Fraunhofer Institute for Solar Energy Systems ISEMulti-family buildings offer largely untapped potential for energy savings and grid services in the US and in Europe. Against the backdrop of rapid electrification, the rise of heat pumps, and increasing regulatory pressure, the project "ABLM: Automated Building Load Modeling" project is developing physics-informed neural networks that can accurately predict the load flexibility of central consumers (heating, domestic hot water, cooling, e-mobility) with just a few input data. The hybrid approach overcomes the limitations of classic simulation and pure AI models and enables scalable, robust demand-side management.

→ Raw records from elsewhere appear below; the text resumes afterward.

===== src/rtl/spi_coeff_loader.sv =====
// SPI slave that assembles 32-bit MSB-first packets and turns each one into a FIR coefficient-bank write.
// Optional build macro MISO_ECHO_EN: MISO echoes the previous packet during the next frame.
module spi_coeff_loader #(
    parameter int unsigned   NUM_TAPS  = 32,
    parameter int unsigned   COEFF_W   = 12,
    parameter logic [7:0]    HDR_WRITE = 8'hFB,
    localparam int unsigned  ADDR_W    = 5
) (
    input  logic               Clk,
    input  logic               Reset,
    input  logic               SCK,
    input  logic               CS,
    input  logic               MOSI,
    output logic               MISO,
    output logic               coeff_we,
    output logic [ADDR_W-1:0]  coeff_addr,
    output logic [COEFF_W-1:0] coeff_data,
    output logic               cfg_done,
    output logic               frame_err,
    output logic [7:0]         err_count
);

    localparam int unsigned PKT_W = 32;
    localparam int unsigned CNT_W = 6;

    typedef enum logic [1:0] {
        IDLE    = 2'd0,
        SHIFT   = 2'd1,
        DECODE  = 2'd2,
        WAIT_CS = 2'd3
    } state_t;

    state_t state, state_next;

    logic [2:0]          sck_sr;
    logic [1:0]          cs_sr;
    logic [1:0]          mosi_sr;
    logic                sck_s, sck_d, cs_s, mosi_s;
    logic                fall_r;
    logic                armed;
    logic [PKT_W-1:0]    shreg;
    logic [CNT_W-1:0]    bitcnt;
    logic [NUM_TAPS-1:0] mask;

    logic shift_en_c, clr_cnt_c, dec_c, frame_err_c;
    logic pkt_valid_c, we_c, err_inc_c;
    logic unused_pad_bits;

    assign sck_s  = sck_sr[1];
    assign sck_d  = sck_sr[2];
    assign cs_s   = cs_sr[1];
    assign mosi_s = mosi_sr[1];

    // Two-flop synchronisers plus a registered fall strobe; coeff_we lands 4 Clk after the first sync flop sees the fall
    always_ff @(posedge Clk) begin
        if (Reset) begin
            sck_sr  <= '0;
            cs_sr   <= '0;
            mosi_sr <= '0;
            fall_r  <= 1'b0;
        end else begin
            sck_sr  <= {sck_sr[1:0], SCK};
            cs_sr   <= {cs_sr[0], CS};
            mosi_sr <= {mosi_sr[0], MOSI};
            fall_r  <= sck_d & ~sck_s;
        end
    end

    always_ff @(posedge Clk) begin
        if (Reset) begin
            state <= IDLE;
        end else begin
            state <= state_next;
        end
    end

    always_comb begin
        state_next  = state;
        shift_en_c  = 1'b0;
        clr_cnt_c   = 1'b0;
        dec_c       = 1'b0;
        frame_err_c = 1'b0;
        case (state)
            IDLE: begin
                // armed keeps a frame interrupted by Reset from being picked up mid-stream
                if (armed && !cs_s) begin
                    state_next = SHIFT;
                    clr_cnt_c  = 1'b1;
                end
            end
            SHIFT: begin
                if (fall_r) begin
                    shift_en_c = 1'b1;
                    if (bitcnt == CNT_W'(PKT_W - 1)) begin
                        state_next = DECODE;
                    end
                end else if (cs_s) begin
                    frame_err_c = 1'b1;
                    state_next  = IDLE;
                end
            end
            DECODE: begin
                dec_c      = 1'b1;
                state_next = WAIT_CS;
            end
            WAIT_CS: begin
                if (cs_s) begin
                    state_next = IDLE;
                end
            end
            default: state_next = IDLE;
        endcase
    end

    assign pkt_valid_c     = (shreg[31:24] == HDR_WRITE) && (32'(shreg[23:16]) < NUM_TAPS);
    assign we_c            = dec_c & pkt_valid_c;
    assign err_inc_c       = frame_err_c | (dec_c & ~pkt_valid_c);
    assign unused_pad_bits = ^shreg[15:COEFF_W];

    always_ff @(posedge Clk) begin
        if (Reset) begin
            armed      <= 1'b0;
            shreg      <= '0;
            bitcnt     <= '0;
            mask       <= '0;
            coeff_we   <= 1'b0;
            coeff_addr <= '0;
            coeff_data <= '0;
            cfg_done   <= 1'b0;
            frame_err  <= 1'b0;
            err_count  <= '0;
        end else begin
            if (cs_s) begin
                armed <= 1'b1;
            end
            if (clr_cnt_c) begin
                bitcnt <= '0;
            end else if (shift_en_c) begin
                shreg  <= {shreg[PKT_W-2:0], mosi_s};
                bitcnt <= bitcnt + CNT_W'(1);
            end
            coeff_we  <= we_c;
            frame_err <= frame_err_c;
            if (we_c) begin
                coeff_addr                   <= shreg[16 +: ADDR_W];
                coeff_data                   <= shreg[COEFF_W-1:0];
                mask[shreg[16 +: ADDR_W]]    <= 1'b1;
            end
            cfg_done <= &mask;
            if (err_inc_c && (err_count != 8'hFF)) begin
                err_count <= err_count + 8'd1;
            end
        end
    end

`ifdef MISO_ECHO_EN
    logic [PKT_W-1:0] echo;
    logic [4:0]       miso_idx;
    logic             rise_r;

    // Echo of the last completed packet, shifted out one bit per SCK rise during the next frame
    always_ff @(posedge Clk) begin
        if (Reset) begin
            echo     <= '0;
            miso_idx <= '0;
            rise_r   <= 1'b0;
            MISO     <= 1'b0;
        end else begin
            rise_r <= ~sck_d & sck_s;
            if (dec_c) begin
                echo <= shreg;
            end
            if (clr_cnt_c) begin
                miso_idx <= 5'd31;
                MISO     <= 1'b0;
            end else if ((state == SHIFT) && rise_r) begin
                MISO     <= echo[miso_idx];
                miso_idx <= miso_idx - 5'd1;
            end else if (cs_s) begin
                MISO <= 1'b0;
            end
        end
    end
`else
    assign MISO = 1'b0;
`endif

endmodule


===== config.mk =====
export PLATFORM = sky130hd
export DESIGN_NAME = spi_coeff_loader
export DESIGN_NICKNAME = d
export VERILOG_FILES = /design/src/rtl/spi_coeff_loader.sv
export SDC_FILE = /design/constraint.sdc
export NUM_CORES = 1
export LEC_CHECK = 0
export ABC_AREA = 1
export CAP_MARGIN = 20
export CORE_MARGIN = 2
export CORE_UTILIZATION = 50
export CTS_CLUSTER_SIZE = 28
export DETAILED_ROUTE_END_ITERATION = 10
export DONT_BUFFER_PORTS = 1
export GPL_ROUTABILITY_DRIVEN = 0
export HOLD_SLACK_MARGIN = 0.06
export PLACE_DENSITY = 0.79
export SLEW_MARGIN = 30
export SYNTH_ARGS = -nofsm -noshare
export SYNTH_HDL_FRONTEND = slang
export SYNTH_SLANG_ARGS = --single-unit

===== constraint.sdc =====
create_clock -name Clk -period 1.29 [get_ports Clk]
set_clock_uncertainty 0.05 [all_clocks]
set_input_delay 0.129 -clock Clk [delete_from_list [all_inputs] [get_ports Clk]]
set_output_delay 0.129 -clock Clk [all_outputs]
set_load 0.02 [all_outputs]

==> impl.org, run 1 <==
** Run status
- Result of the run :: finished with violations
- Failing checks :: negative hold slack, negative setup slack

** GRT
- The number of antenna violations at the first check in global routing came to 0.
- The number of global-route vias before repair is 3362.
- Entering global routing, the biggest net connects 48 pins.
- First-pass GRT wire length :: 15000 um
- Overall Global Routing Usage :: 0.207
- After global routing the overflow that remains totals 0.

** Clocking
- Number of buffers created by CTS :: 9
- Clock tree from TritonCTS :: yes
- The clock passes through at most 2 buffers.
- CTS clk-pin slew, worst paths :: 0.11 ns
- The clock tree synthesis step divided the H-tree into 3 levels.
- The clock reaches the later pin of the worst-skew pair after 0.38 ns.
- Sink Count :: 109
- Hold-fix buffers, CTS :: 11
- Cell at the root of the clock tree :: sky130_fd_sc_hd__clkbuf_8

** Detailed routing
- The pre-antenna-repair detailed-routing pass consisted of 5 iterations.
- Total Wirelength :: 9950 um
- After detailed routing, the number of remaining DRC violations is 0.
- Using the TritonRoute via totals, the vias-per-cell ratio works out to 5.21.
- After detailed routing, the average wire length per cell comes to 13.5 um.
- 1st-iter DRT viols :: 196
- The count of nets left with antenna violations once routing finished came out at 0.
- Via count :: 3827

** Timing
- After layout, the worst setup slack is -0.218 ns.
- Share of the cycle needed by the critical path after routing :: 1.17
- Crit path time final :: 1.51 ns
- For this run, the top clock speed supported by timing is 663 MHz.
- The number of hold violations in the final report was 1.
- Setup repair after global routing could not meet its margin everywhere.
- In the final timing run, aggregate negative setup slack is -6.98 ns.
- The total count of max-transition violations in the final report was 0.
- Count of endpoints failing setup in the final report :: 58
- Hold slack final :: -0.00513 ns

** Place
- Summed over all nets, the half-perimeter wirelength after detailed placement is 5880 um.
- Count of port buffers added during placement :: 0

** Yosys
- In this run, distinct cell masters in the synthesized netlist total 32.
- In the synthesized netlist, the number of instances is 575.
- During synthesis, Yosys emitted a total of 0 warnings.
- Share of synthesized area occupied by flip-flops and latches :: 0.511
- Netlist Area Pre-Place :: 4270 sq um
- A synthesized cell averages 7.43 sq um.
- Yosys reg bits :: 109
- Nets in the synthesized netlist :: 582

** Die
- Area of the die :: 9300 sq um
- For this configuration, the core starts out at a cell density of 0.517.
- The floorplan step defined a core boundary enclosing 8260 sq um.
- The initialized floorplan defines 33 standard-cell rows.
- Die Width :: 96.4 um
- Measured along the y axis, the die boundary spans 96.4 um.
- I/O pins :: 34

** Run
- The tool flagged a number of max-cap violations equal to 0.

** Setup path
- Data arrives at the worst endpoint at 1.74 ns.
- Of all nets on the critical path, the largest fanout is 6.
- CP endpoint kind :: register
- Critical Path RT :: 1.53 ns
- Setup Crit Path Kind :: reg2reg
- The worst setup path is launched from a register.

** Power
- For this design the static power due to leakage is 2.11 nW.
- For this design the ratio of total power to cell area is 1050 nW/um^2.
- The worst-case IR drop observed on VDD is 688 uV.

** Layout
- Inserted Diodes :: 0
- Core utilization of the finished layout :: 0.661
- In the final layout, the share of cells above drive strength 1 is 0.237.
- Filler cell count :: 642
- Layout Nets :: 632
- Layout area overhead :: 27.8%

** Min path
- In this run the worst hold path is classified as in2reg.
-- synth_stat cells --
cell type                  count  area, sq um
sky130_fd_sc_hd__a21oi_1      64          320
sky130_fd_sc_hd__buf_1         3         11.3
sky130_fd_sc_hd__buf_2         3         15.0
sky130_fd_sc_hd__buf_4         4         30.0
sky130_fd_sc_hd__buf_6         3         33.8
sky130_fd_sc_hd__clkbuf_1     12         45.0
sky130_fd_sc_hd__conb_1        1         3.75
sky130_fd_sc_hd__dfxtp_1     109         2180
sky130_fd_sc_hd__ha_1          2         25.0
sky130_fd_sc_hd__inv_1        56          210
sky130_fd_sc_hd__inv_2         3         11.3
sky130_fd_sc_hd__nand2_1     151          567
sky130_fd_sc_hd__nand2_2       1         6.26
sky130_fd_sc_hd__nand2_4       1         11.3
sky130_fd_sc_hd__nand3_1      20          100
sky130_fd_sc_hd__nand3_2       1         10.0
sky130_fd_sc_hd__nand3_4       1         17.5
sky130_fd_sc_hd__nand3b_1      2         15.0
sky130_fd_sc_hd__nand4_1       8         50.1
sky130_fd_sc_hd__nor2_1       70          263
sky130_fd_sc_hd__nor2_2        1         6.26
sky130_fd_sc_hd__nor2_4        3         33.8
sky130_fd_sc_hd__nor3_1        5         25.0
sky130_fd_sc_hd__nor3_2        1         10.0
sky130_fd_sc_hd__nor3b_1       1         7.51
sky130_fd_sc_hd__nor4_1        3         18.8
sky130_fd_sc_hd__o21a_1        1         7.51
sky130_fd_sc_hd__o21ai_0      38          190
sky130_fd_sc_hd__o21ai_1       4         20.0
sky130_fd_sc_hd__or2_0         1         6.26
sky130_fd_sc_hd__xnor2_1       1         8.76
sky130_fd_sc_hd__xor2_1        1         8.76
-- worst max-delay path, cell delays in order (launching register included) --
cell and delay [ns]:
sky130_fd_sc_hd__dfxtp_2 0.34, sky130_fd_sc_hd__inv_2 0.06, sky130_fd_sc_hd__nand4_1 0.12, sky130_fd_sc_hd__nor2_2 0.18
sky130_fd_sc_hd__nand3_4 0.14, sky130_fd_sc_hd__buf_4 0.17, sky130_fd_sc_hd__clkbuf_16 0.15, sky130_fd_sc_hd__o21ai_1 0.14
sky130_fd_sc_hd__a21oi_1 0.06
-- power by group --
part / internal (mW) / switching, mW
logic: 0.0733 / 0.115
clock network: 0.938 / 1.21
registers: 3.38 / 0.0119
-- registers in the layout, summed over array words and instances, names as in the netlist --
name,flops
frame_err,1
bitcnt,6
sck_sr,3
state,2
fall_r,1
coeff_we,1
coeff_addr,5
coeff_data,12
mask,32
mosi_sr,2
armed,1
shreg,32
cfg_done,1
cs_sr,2
err_count,8
-- layout by cell type (no fill, tap or decap), types with 2 or more instances in the layout --
master,n
sky130_fd_sc_hd__a21oi_1,51
sky130_fd_sc_hd__a21oi_2,13
sky130_fd_sc_hd__buf_12,7
sky130_fd_sc_hd__buf_4,35
sky130_fd_sc_hd__buf_6,9
sky130_fd_sc_hd__clkbuf_16,2
sky130_fd_sc_hd__clkbuf_8,9
sky130_fd_sc_hd__dfxtp_1,96
sky130_fd_sc_hd__dfxtp_2,10
sky130_fd_sc_hd__dfxtp_4,3
sky130_fd_sc_hd__dlygate4sd3_1,9
sky130_fd_sc_hd__ha_4,2
sky130_fd_sc_hd__inv_1,53
sky130_fd_sc_hd__inv_2,3
sky130_fd_sc_hd__inv_4,3
sky130_fd_sc_hd__inv_6,3
sky130_fd_sc_hd__nand2_1,145
sky130_fd_sc_hd__nand2_2,4
sky130_fd_sc_hd__nand2_4,3
sky130_fd_sc_hd__nand2_8,2
sky130_fd_sc_hd__nand3_1,15
sky130_fd_sc_hd__nand3_2,5
sky130_fd_sc_hd__nand3_4,2
sky130_fd_sc_hd__nand3b_1,2
sky130_fd_sc_hd__nand4_1,8
sky130_fd_sc_hd__nor2_1,64
sky130_fd_sc_hd__nor2_2,3
sky130_fd_sc_hd__nor2_4,7
sky130_fd_sc_hd__nor3_1,3
sky130_fd_sc_hd__nor3_4,3
sky130_fd_sc_hd__nor4_1,2
sky130_fd_sc_hd__o21ai_0,10
sky130_fd_sc_hd__o21ai_1,17
sky130_fd_sc_hd__o21ai_2,15
-- path summary, 6_finish.rpt --
path | from | endpoint | slack [ns] | cells after the start
worst max-delay path | shreg[22] | coeff_data[4] | -0.22 | 8
worst min-delay path | Reset | shreg[10] | -0.005 | 2
worst max register to register | shreg[22] | coeff_data[4] | -0.22 | 8
worst min register to register | sck_sr[1] | fall_r | 0.37 | 1
-- cell type report --
cell class / count / area [sq um] / share of cell area
clock inverter: 6 / 76.3 / 0.0140
tap: 105 / 131 / 0.0241
multi-input combinational: 383 / 2030 / 0.372
inverter: 59 / 229 / 0.0420
clock buffer: 10 / 128 / 0.0234
timing repair buffer: 63 / 659 / 0.121
sequential: 109 / 2210 / 0.404
-- routing by layer --
layer	wire length (um)	part of all wire	GRT usage
met4	130	0.013	0.0692
met5	0	0	0
met3	462	0.046	0.0520
met2	5160	0.52	0.363
met1	4200	0.42	0.249
-- per-stage QoR --
stage	total power, mW	cells	setup WS [ns]	instance area [sq um]
CTS	5.73	729	-0.103	5160
global route	5.91	735	-0.319	5460
finish	5.72	735	-0.218	5460
detailed placement	3.58	697	-0.112	4670
global placement	3.57	697	-0.0519	4670
floorplan	3.57	575	-0.0000412	4300
-- logic make-up after synthesis --
kind of cell | share of synthesized area
AO/OA/AOI/OAI | 0.126
XOR/XNOR | 0.00410
adder cells (fa/ha/maj) | 0.00586
buffers and inverters | 0.0835
flip-flops | 0.511
other | 0.000878
AND/OR/NAND/NOR | 0.269
-- repair_timing --
item / CTS / global route
buffers inserted: 3 / 5
endpoints found under the hold margin: 74 / 33
cloned: 2 / 3
resized for setup: 63 / 55
pin swaps: 13 / 16
endpoints found under the setup margin: 64 / 85
(Power assumes the default switching activity.)
==> run 2: changes to the inputs <==
--- a/config.mk
+++ b/config.mk
@@ -13,8 +13,8 @@
 export DETAILED_ROUTE_END_ITERATION = 10
 export DONT_BUFFER_PORTS = 1
 export GPL_ROUTABILITY_DRIVEN = 0
-export HOLD_SLACK_MARGIN = 0.06
-export PLACE_DENSITY = 0.79
+export HOLD_SLACK_MARGIN = 0.03
+export PLACE_DENSITY_LB_ADDON = 0.05
 export SLEW_MARGIN = 30
 export SYNTH_ARGS = -nofsm -noshare
 export SYNTH_HDL_FRONTEND = slang
==> run 2 against run 1 <==
Routed wire length decreased by 7.7%; via count decreased by 2.8%; the run ends with negative setup slack left; global-route usage decreased by 0.69 points; utilization decreased by 2.8 points; largest power group unchanged; sequential cell count unchanged; clock power decreased by 12%; non-clock buffer count decreased by 7.
==> impl.org, run 2 (synthesis results as in run 1) <==
** Run status
- Result of the run :: finished with violations (unchanged)
- Failing checks :: negative setup slack (was negative hold slack, negative setup slack)

** Timing
- Crit path time final :: 1.40 ns (was 1.51 ns)
- The maximum clock rate was 715 MHz (was 663 MHz).
- Count of endpoints failing setup in the final report :: 55 (was 58)
- The final worst hold slack is 0.0625 ns (was -0.00513 ns).
- The number of hold violations in the final report is 0 (was 1).
- Share of the cycle needed by the critical path after routing :: 1.08 (was 1.17)
- RSZ-0062 raised after global routing: yes (unchanged).
- The total count of max-transition violations in the final report was 0 (unchanged).
- PnR worst setup slack :: -0.109 ns (was -0.218 ns)

** Setup path
- The worst path required time was 1.55 ns (was 1.53 ns).
- Chain of cells forming the critical path: inv_2 > nand4_1 > nor2_2 > nand3_4 > nor2_4 > buf_6 > buf_12 > nand2_1 > nand2_1 (was inv_2 > nand4_1 > nor2_2 > nand3_4 > buf_4 > clkbuf_16 > o21ai_1 > a21oi_1).
- The arrival time of data at the critical path endpoint was 1.66 ns (was 1.74 ns).
- The category of the critical setup timing path is reg2reg (unchanged).
- Slowest cell delay on critical path :: 0.34 ns (about the same)
- Crit path top cell by count :: sky130_fd_sc_hd__nand2_1
- The kind of launch point of the worst setup path is a register (unchanged).
- Crit Path Max Fanout :: 10 (was 6)
- CP endpoint kind :: register (unchanged)
- The cell type of the slowest stage on the worst timing path was sky130_fd_sc_hd__dfxtp_2 (unchanged).

** Layout
- The net total in the final layout is 625 (was 632).
- The sequential standard cell area is 2210 sq um (about the same).
- Most frequent cells in the layout: sky130_fd_sc_hd__nand2_1 (135), sky130_fd_sc_hd__dfxtp_1 (96), sky130_fd_sc_hd__nor2_1 (66) (was sky130_fd_sc_hd__nand2_1 (145), sky130_fd_sc_hd__dfxtp_1 (96), sky130_fd_sc_hd__nor2_1 (64)).
- Core utilization of the finished layout :: 0.633 (was 0.661)
- The cell area after layout was 5230 sq um (was 5460 sq um).
- The fraction of layout instances using a drive strength above 1 is 0.220 (was 0.237).
- The layout overhead on the synthesized area came to 22.4% (was 27.8%).
- Regs by FF count :: mask: 32 flops, shreg: 32 flops, coeff_data: 12 flops (unchanged)
- The final antenna diode count was 0 (unchanged).
- Leading cell type in the layout, fill and taps excluded :: sky130_fd_sc_hd__nand2_1 (unchanged)
- Area of the multi-input gates :: 1930 sq um (was 2030 sq um)
- Filler cell count :: 721 (was 642)

** Power
- The power per unit of standard cell area came to 1040 nW/um^2 (was 1050 nW/um^2).
- Maximum ir drop on the vdd rail :: 556 uV (was 688 uV)
- The static power due to leakage was 2.00 nW (was 2.11 nW).
- Total power of the final layout :: 5.45 mW (was 5.72 mW)

** Place
- The count of input and output buffers was 0 (unchanged).
- Setup slack at placement :: -0.129 ns (was -0.112 ns)
- Total half-perimeter wirelength after legalization and detailed placement :: 5770 um (was 5880 um)
- DP Area :: 4710 sq um (was 4670 sq um)

** Detailed routing
- The sum of routed wire length over all layers is 9180 um (was 9950 um).
- The mean routed wirelength per cell was 12.6 um (was 13.5 um).
- ANT nets after route :: 0 (unchanged)
- The overall via count from detail_route was 3719 (was 3827).
- Number of vias per cell :: 5.11 (was 5.21)
- The violation count after the first detailed-routing iteration was 102 (was 196).
- Pre-antenna DRT Iters :: 4 (was 5)
- The number of design rule violations left after detail routing came to 0 (unchanged).

** GRT
- First-pass GRT wire length :: 14600 um (was 15000 um)
- The number of global-route vias before repair came to 3288 (was 3362).
- The number of antenna violations at the first check in global routing was 0 (unchanged).
- The total global-route track usage is 0.200 (was 0.207).
- Maximum number of pins on one net before global-route repair :: 49 (was 48)
- Remaining global-route overflow :: 0 (unchanged)

** Clocking
- The clock slew seen by the registers of the worst setup and hold paths was 0.10 ns (was 0.11 ns).
- The maximum buffer depth of the clock tree was 2 (unchanged).
- The number of buffers inserted during clock tree synthesis is 9 (unchanged).
- Cell at the root of the clock tree :: sky130_fd_sc_hd__clkbuf_8 (unchanged)
- The maximum level of the CTS H-tree was 3 (unchanged).
- Clock network latency to the later pin of the worst-skew pair :: 0.37 ns (was 0.38 ns)
- The clock tree from TritonCTS is yes (unchanged).
- The clock sink total was 109 (unchanged).

** Min path
- Type of the tightest min-delay check :: in2reg (unchanged)

** Die
- The height of the die came to 96.4 um (unchanged).
- CORE AREA :: 8260 sq um (unchanged)
- Cell row count :: 33 (unchanged)
- I/O pins :: 34 (unchanged)
- Die Width :: 96.4 um (unchanged)
- Effective utilization at floorplan :: 0.517 (unchanged)
- The full die area is 9300 sq um (unchanged).

** Run
- # Max-Cap Violations :: 0 (unchanged)
run 2: cell types whose count changed in the layout (fill, tap and decap cells not counted), sizes merged:
cell / previous run / this run
buf: 52 / 51
bufinv: 1 / 0
clkinv: 1 / 3
clkinvlp: 0 / 1
dlygate4sd3: 9 / 4
inv: 63 / 60
run 2: final cells by class:
| class | count | share of cell area |
|---|---|---|
| flip-flops and latches | 109 | 0.422 |
| multi-input cells | 383 | 0.369 |
| repair buffers | 56 | 0.105 |
| inverters | 59 | 0.0443 |
| clock buffers | 11 | 0.0270 |
| well taps | 105 | 0.0251 |
| clock inverters | 5 | 0.00670 |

Automated Building Load Modeling: Physics-Informed Neural Networks to Automate Load Flexibility Modeling for Multifamily Buildings
ABLM
Economic and ecological advantages in the operation of apartment buildings, such as those in the Gutleutmatten district of Freiburg, can be achieved through dynamic load management.
Initial Situation
Rapid electrification – in particular, the strong growth in heat pumps—and growing regulatory pressure to move away from fossil fuel heating systems underscore the need for scalable demand-side management solutions. Accurate modeling of load flexibility in multifamily buildings is crucial to decarbonizing space and domestic hot water heating while minimizing grid impacts. Existing physics-based simulation tools provide high-resolution insights but are expensive to calibrate and difficult to scale, while purely data-driven approaches often lack the robustness for reliable load forecasting under diverse conditions.
Objective
"ABLM: Automated Building Load Modeling" aims to develop validated neural networks that are capable of accurately simulating and predicting the load flexibility of different types of MFB in the US and Germany.
Approach
The project is developing a hybrid, physics-informed neural network (PINN) framework that combines real energy data from decentralized (US) and centralized (Germany) building systems with simulated data from validated white-box models. This allows realistic variations in heating, domestic hot water, and electric vehicle loads to be captured. The embedding of physical principles in the model architecture combines the scalability of AI with the precision of physics-based approaches and enables more accurate, cost-efficient predictions of load flexibility in different types of multi-family buildings.